Low-carbohydrate diets improve cardiometabolic risk factors—including blood pressure, glycaemic control, lipid profiles and body composition—in patients with metabolic dysfunction-associated steatotic liver disease (MASLD), especially when carbohydrate intake is strictly limited and interventions are short-term (17). Similarly a cross-sectional study of 3,685 adults with type 2 diabetes found an inverse association between low-carbohydrate diet score and 10-year atherosclerotic cardiovascular disease risk, meaning higher low-carbohydrate diet scores were linked to lower cardiovascular risk (18). Individuals in the highest low-carbohydrate diet tertile had reduced atherosclerotic cardiovascular disease risk compared to those in the lowest tertile, with stronger protective effects observed in those with obesity, hypertension, dyslipidaemia or chronic kidney disease (18). While these findings suggest low-carbohydrate diet patterns may benefit cardiovascular health in type 2 diabetes, the cross-sectional design and reliance on self-reported diet limit causal interpretation (18).

Animal vs plant protein in low-carbohydrate diets

Song et al. (19) showed that high animal protein intake was positively associated with cardiovascular mortality and high plant protein intake was inversely with all-cause and cardiovascular mortality.

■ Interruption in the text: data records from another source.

`src/rtl/serial_char_tx.sv`:
```
`timescale 1ns/1ps
module serial_char_tx #(
  parameter int CLK_HZ    = 50_000_000,
  parameter int BASE_BAUD = 9600
) (
  input  logic       clk,
  input  logic       rst,
  input  logic       start,
  input  logic [7:0] char_in,
  input  logic [1:0] rate_sel,
  input  logic       len8,
  input  logic       par_on,
  input  logic       par_even,
  input  logic       stop2,
  output logic       busy,
  output logic       txd
);
  localparam int B0   = BASE_BAUD;
  localparam int B1   = BASE_BAUD / 2;
  localparam int B2   = BASE_BAUD / 4;
  localparam int B3   = BASE_BAUD / 8;
  localparam int DIV0 = (CLK_HZ + B0 / 2) / B0;
  localparam int DIV1 = (CLK_HZ + B1 / 2) / B1;
  localparam int DIV2 = (CLK_HZ + B2 / 2) / B2;
  localparam int DIV3 = (CLK_HZ + B3 / 2) / B3;
  localparam int CW   = $clog2(DIV3 + 1);
  localparam int FW   = 12;

  logic [CW-1:0] per_sel, per_q, cnt;
  logic [FW-1:0] shreg, frame;
  logic [3:0]    left, len_m1;
  logic [7:0]    payload;
  logic          pbit;

  always_comb begin
    case (rate_sel)
      2'd0:    per_sel = CW'(DIV0 - 1);
      2'd1:    per_sel = CW'(DIV1 - 1);
      2'd2:    per_sel = CW'(DIV2 - 1);
      default: per_sel = CW'(DIV3 - 1);
    endcase
  end

  assign payload = len8 ? char_in : {1'b0, char_in[6:0]};
  assign pbit    = par_on ? (^payload ^ ~par_even) : 1'b1;
  assign frame   = len8 ? {2'b11, pbit, char_in, 1'b0}
                        : {3'b111, pbit, char_in[6:0], 1'b0};
  assign len_m1  = 4'd8 + {3'b0, len8} + {3'b0, par_on} + {3'b0, stop2};

  always_ff @(posedge clk) begin
    if (rst) begin
      busy  <= 1'b0;
      shreg <= '1;
      left  <= '0;
      cnt   <= '0;
      per_q <= '0;
    end else if (!busy) begin
      if (start) begin
        busy  <= 1'b1;
        shreg <= frame;
        left  <= len_m1;
        cnt   <= per_sel;
        per_q <= per_sel;
      end
    end else if (cnt == '0) begin
      if (left == '0) begin
        busy <= 1'b0;
      end else begin
        shreg <= {1'b1, shreg[FW-1:1]};
        left  <= left - 4'd1;
        cnt   <= per_q;
      end
    end else begin
      cnt <= cnt - 1'b1;
    end
  end

  assign txd = busy ? shreg[0] : 1'b1;

  AST_LAUNCH:     assert property (@(posedge clk) disable iff (rst) start && !busy |=> busy && !txd);
  AST_START_LOW:  assert property (@(posedge clk) disable iff (rst) $rose(busy) |-> !txd);
  AST_HOLD_BIT:   assert property (@(posedge clk) disable iff (rst) busy && cnt != '0 |=> busy && $stable(txd));
  AST_CNT_BOUND:  assert property (@(posedge clk) disable iff (rst) busy |-> cnt <= per_q);
  AST_STOP_HIGH:  assert property (@(posedge clk) disable iff (rst) busy && left == '0 |-> txd);
  AST_FRAME_END:  assert property (@(posedge clk) disable iff (rst) busy && cnt == '0 && left == '0 |=> !busy && txd);
  AST_FMT_LOCKED: assert property (@(posedge clk) disable iff (rst) busy && start |=> $stable(per_q));
endmodule

```
`config.mk`:
```
export PLATFORM = sky130hd
export DESIGN_NAME = serial_char_tx
export DESIGN_NICKNAME = d
export VERILOG_FILES = /design/src/rtl/serial_char_tx.sv
export SDC_FILE = /design/constraint.sdc
export NUM_CORES = 1
export LEC_CHECK = 0
export ABC_AREA = 1
export BUFFER_PORTS_ARGS = -buffer_cell sky130_fd_sc_hd__clkbuf_2
export CAP_MARGIN = 10
export CORE_MARGIN = 2
export CORE_UTILIZATION = 67
export CTS_BUF_LIST = sky130_fd_sc_hd__clkbuf_8
export DETAILED_ROUTE_END_ITERATION = 8
export HOLD_SLACK_MARGIN = 0.1
export PLACE_DENSITY_LB_ADDON = 0.3
export SKIP_LAST_GASP = 1
export SYNTH_ARGS = -nofsm -noshare
export SYNTH_HDL_FRONTEND = slang
export SYNTH_SLANG_ARGS = --single-unit
```
`constraint.sdc`:
```
create_clock -name clk -period 2.44 [get_ports clk]
set_input_delay 0.122 -clock clk [delete_from_list [all_inputs] [get_ports clk]]
set_output_delay 0.122 -clock clk [all_outputs]
set_load 0.05 [all_outputs]
```
Word level (Yosys, flattened, before mapping)
Cells that the tools add are included.
{"block": "word_totals", "ff_bits": 49, "output_inout_bits": 2, "wordCells": 47}
{"block": "op_classes", "n_reduce_logical": 8, "n_eq_ne": 5, "n_bitwise": 3, "add_sub_neg": 5, "mux": 21}
{"cell": "16-bit 2-to-1 mux", "count": 4}
{"cell": "12-bit 2-to-1 mux", "count": 4}
{"cell": "16-bit case mux with 3 select lines", "count": 1}
{"cell": "16-bit zero test", "count": 1}
{"cell": "4-bit 2-to-1 mux", "count": 4}
{"cell": "16-bit by 1-bit subtractor with 16-bit output, second input constant", "count": 1}
{"cell": "10-bit 2-to-1 mux", "count": 1}
{"cell": "4-bit by 1-bit adder with 4-bit output", "count": 2}
{"cell": "8-bit 2-to-1 mux", "count": 1}
{"cell": "8-bit XOR reduction", "count": 1}
{"cell": "1-bit 2-to-1 mux", "count": 6}
{"cell": "4-bit by 1-bit adder with 4-bit output, first input constant", "count": 1}
{"cell": "4-bit zero test", "count": 1}
{"cell": "2-bit AND reduction", "count": 2}
{"cell": "4-bit by 1-bit subtractor with 4-bit output, second input constant", "count": 1}
{"cell": "3-bit != test, second input constant", "count": 1}
{"cell": "3-bit AND reduction", "count": 1}
{"cell": "2-bit by 1-bit equality test with 1-bit output, second input constant", "count": 1}
{"cell": "2-bit equality test, second input constant", "count": 1}
{"cell": "2-bit zero test", "count": 1}
{"cell": "2-bit by 1-bit != test with 1-bit output, second input constant", "count": 1}
{"cell": "2-bit != test, second input constant", "count": 1}
{"cell": "1-bit inverter", "count": 2}
{"cell": "2-bit nonzero test", "count": 1}
{"cell": "1-bit XOR", "count": 1}

Logic depth before layout (Yosys ltp)
{"block": "logic_depth", "ltp_word": 7, "ltp_mapped": 12, "ltp_nobuf": 12}

Worst setup path after synthesis
OpenSTA, ideal clock, no wires.
{"block": "synth_path", "path_type": "register to register", "start": "register busy", "end": "register shreg[9]", "setup_slack_ns": 0.627, "path_stages_with_launch": 11, "arrival_ns": 1.687, "required_time_ns": 2.314, "setup_ns": 0.126, "period_less_slack_ns": 1.813, "cell_sequence": "dfxtp_1 -> buf_4 -> inv_2 -> nand2_2 -> inv_2 -> nor2_4 -> inv_1 -> nand2_4 -> inv_4 -> o22ai_1 -> nand2_1"}
{"block": "synth_via", "elab_chain_len": 2}
{"element": "from (decl)", "line": "15", "text": "output logic busy,"}
{"element": "from (signal assigned)", "line": "52", "text": "busy <= 1'b0;"}
{"element": "from (signal assigned)", "line": "59", "text": "busy <= 1'b1;"}
{"element": "from (signal assigned)", "line": "67", "text": "busy <= 1'b0;"}
{"element": "2-bit != test (no source line), or another cell as far along"}
{"element": "3-bit AND reduction (no source line)"}
{"element": "to (signal assigned)", "line": "60", "text": "shreg <= frame;"}
{"element": "to (signal assigned)", "line": "69", "text": "shreg <= {1'b1, shreg[FW-1:1]};"}
{"element": "to (decl)", "line": "30", "text": "logic [FW-1:0] shreg, frame;"}
Several ways; a longest one is shown, not always the timed one.
A chain may end at the register's enable or synchronous reset.

Final worst setup path
{"block": "layout_path", "start": "register cnt[0]", "end": "register cnt[13]"}
{"block": "layout_via", "elab_chain_len": 3}
{"element": "from (decl)", "line": "29", "text": "logic [CW-1:0] per_sel, per_q, cnt;"}
{"element": "from (signal assigned)", "line": "62", "text": "cnt <= per_sel;"}
{"element": "from (signal assigned)", "line": "71", "text": "cnt <= per_q;"}
{"element": "from (signal assigned)", "line": "74", "text": "cnt <= cnt - 1'b1;"}
{"element": "16-bit by 1-bit subtractor with 16-bit output or 16-bit zero test (tied branches)", "line": "74, 65"}
{"element": "16-bit 2-to-1 mux or 3-bit != test (tied branches)"}
{"element": "16-bit 2-to-1 mux or 2-bit AND reduction (tied branches)"}
Several ways; a longest one is shown, not always the timed one.

==> impl_metrics.toml <==
[status]
status = "completed"

[layout]
fillerInstances = 306
syn2layout_area_growth_pct = 7.12
layout-drive-gt1-share = 0.119
diodes = 0
multi_input_area_um2 = 1500
regArea_um2 = 821
final_area_um2 = 2750
nNetsFinal = 436

[power_and_ir_drop]
p_leak_uw = 0.00137
clockPowerShare = 0.162
swShare = 0.455
p_seq_frac = 0.362
comb_power_share = 0.476
p_int_uw = 1450
power.switching_uw = 1210
power.density_nw_per_um2 = 968
irDropWorstVdd_uv = 679

[synthesis]
synthFlopType = "dfxtp_1"
netlist_area_um2 = 2570
syn_avg_cell_area_um2 = 6.50
async_flop_share = 0
synth_nets = 421
ys_seq_area_frac = 0.320
syn-instance-count = 395
synth_seq_cells = 41
yosys_warnings = 0
synth_edf_count = 0
ys_types = 35

[die]
core-area_um2 = 3660
dieArea_um2 = 4340
rows = 22
die_w_um = 65.9
io_pins = 19
die_h_um = 65.9
start_util = 0.701

[timing]
finalSetupViolations = 0
rsz0062_at_grt = "no"
relSlewSlack = 0.674
hold_slack_ps = 161
fmax_ghz = 0.545
maxSlewViolCount = 0
tightest_slew_ps = 487
setup_tns_ps = 0
skew_ps = 5.24
layout_min_cycle_time_ps = 1840
period_share = 0.752
hold_viol_final = 0

[clocking]
clkSinkCount = 41
htree_levels = 2
cts_max_path_buffers = 2
cts_tree = "done"
post_cts_buffers = 0
clkSlewWorstSetupHoldPaths_ps = 80
cts_root_buf = "clkbuf_8"
cts_resized = 0
cts_buffers = 5
clock_latency_ps = 300
ctsHoldBuffers = 0

[placed_design]
place.gp.congestion = 0.914
place_area_um2 = 2670
dp_hpwl_um = 4380
port_buffers = 18

[routing]
vias = 2530
detail_route.vias_per_cell = 5.51
drt-pass1-iter-count = 7
ant_nets = 0
first_iter_violations = 229
wl_um = 6040
detail_route.wl_per_cell_um = 13.2
drc = 0

[grt]
grt_usage = 0.301
grt_pass1_vias = 2234
grt_max_degree = 25
overflow = 0
antenna_found_initial = 0
grt_pass1_wl_um = 10100

[critical_path]
path_cells = "inv_1, ha_1, nand2_2, nor2_4, nand2_4, nand2_8, nand2_4, o21ai_1, nor2_1, a21oi_1"
slowest_delay_ps = 380
start_kind = "flop"
critPathArrivalTime_ps = 2020
path_delay_family = "simple AND/OR/NAND/NOR gates"
critPathSlowestCell = "dfxtp_1"
path_depth = 10
worst_setup_path_end_kind = "flop"
worst_path_most_repeated_cell = "nand2_4"
crit_buf_inv = 1
path_max_fanout = 24
required_ps = 2630
worstSetupPathType = "reg2reg"
rr_worst_depth = 10

[min_path]
min_path_cells = 5
hold_path.class = "in2reg"

[job]
cap_violations = 0
==> final cells by class <==
type	count	share of cell area
Inverter	48	0.0665
Multi-Input combinational cell	294	0.544
Sequential cell	41	0.299
Clock inverter	3	0.00546
Timing Repair Buffer	20	0.0382
Clock buffer	5	0.0250
Tap cell	48	0.0218
==> cells in the mapped netlist, drive strengths merged (4+ instances only) <==
cell    number  area share
clkbuf       7       0.010
buf          5       0.016
nor2        54       0.092
o21ai       31       0.060
xnor2        5       0.017
inv         48       0.071
nand2      117        0.19
xor2         4       0.014
nand3       36       0.074
a21oi       15       0.029
dfxtp       41        0.32
nor3         6       0.016
ha           8       0.039
==> state kept, by name, summed over array words and instances (netlist names) <==
name,flops
busy,1
cnt,16
left,4
per_q,10
shreg,10
==> power by group through the flow <==
stage                     sequential (µW)  clock, µW  combinational [µW]
after floorplan                       943          0                1020
after global placement                961          0                1190
after global routing                  979        470                1420
final                                 962        432                1270
after detailed placement              969          0                1230
after CTS                             956        435                1250
==> worst register-to-register path: cells and delay by family, from the launching register on <==
kind | cells | cell delay, ps
adder cells (fa/ha/maj) | 1 | 240
buffers and inverters | 1 | 100
AND/OR/NAND/NOR | 6 | 760
flip-flops | 1 | 380
AO/OA/AOI/OAI | 2 | 240
==> cell usage in the layout, fill, tap and decap left out, types with 8 or more instances in the layout <==
cell      count
nand3_1      34
inv_1        46
o21ai_1      14
nand2_1     111
a21oi_1      15
clkbuf_2     18
ha_1          8
dfxtp_1      41
o21ai_0      17
nor2_1       47
==> per-stage QoR <==
step,total power (µW),utilization,setup WS (ps),cells
2_1_floorplan,1960,-,627,395
3_3_place_gp,2160,0.728,758,451
3_5_place_dp,2200,0.728,674,451
4_1_cts,2640,0.751,631,459
5_1_grt,2870,0.751,472,459
6_report,2660,0.751,604,459
==> final timing paths <==
path | from | slack [ps] | endpoint
max | cnt[0]$_SDFFE_PP0P_ | 600 | cnt[13]$_SDFFE_PP0P_
min | char_in[1] | 160 | shreg[2]$_SDFFE_PP1P_
max reg2reg | cnt[0]$_SDFFE_PP0P_ | 600 | cnt[13]$_SDFFE_PP0P_
min reg2reg | per_q[14]$_SDFFE_PP0P_ | 470 | per_q[14]$_SDFFE_PP0P_
==> routing by layer <==
layer  vias up  wire length [µm]  track usage
met2       100              2790        0.482
met1      1130              2750        0.405
met4         0               136       0.0990
met5         -                 0            0
li1       1284                 -            -
met3        16               368       0.0596
==> cells by family after synthesis <==
family	share of synthesized area
XOR/XNOR	0.0307
flip-flops	0.320
buffers and inverters	0.0970
adder cells (fa/ha/maj)	0.0468
AO/OA/AOI/OAI	0.115
AND/OR/NAND/NOR	0.391
No activity file was read; power rests on OpenSTA's default activity.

Therefore, dieters considering following a high protein diet could substitute animal protein especially that from processed meat and red meat with plant protein because they are linked to increased cancer, cardiovascular and type 2 diabetes risk (20-22).

Low-carbohydrate diets: Metabolic health and type 2 diabetes risk

Recent evidence presents a nuanced view of low-carbohydrate diets in relation to metabolic health and type 2 diabetes. A large Australian cohort study found that a higher low-carbohydrate diet score was associated with an increased risk of developing type 2 diabetes, primarily mediated by obesity—suggesting that low-carbohydrate diets may elevate diabetes risk, particularly in individuals predisposed to excess weight (23). A weight-maintaining ketogenic diet, even with increased ketone levels, did not improve glucose tolerance, insulin sensitivity or other metabolic parameters in obese individuals with type 2 diabetes (24). A systematic review and meta-analysis (12 randomised control trials, 805 participants) examined whether a low-carbohydrate diet combined with exercise (LCD+EX) improves glycaemic control and metabolic health compared to non-restricted diets with exercise (NRD+EX) in adults with type 2 diabetes (25). A low-carbohydrate diet combined with exercise did not show overall improvements in glycaemic control compared to non-restricted diets with exercise in adults with type 2 diabetes (25).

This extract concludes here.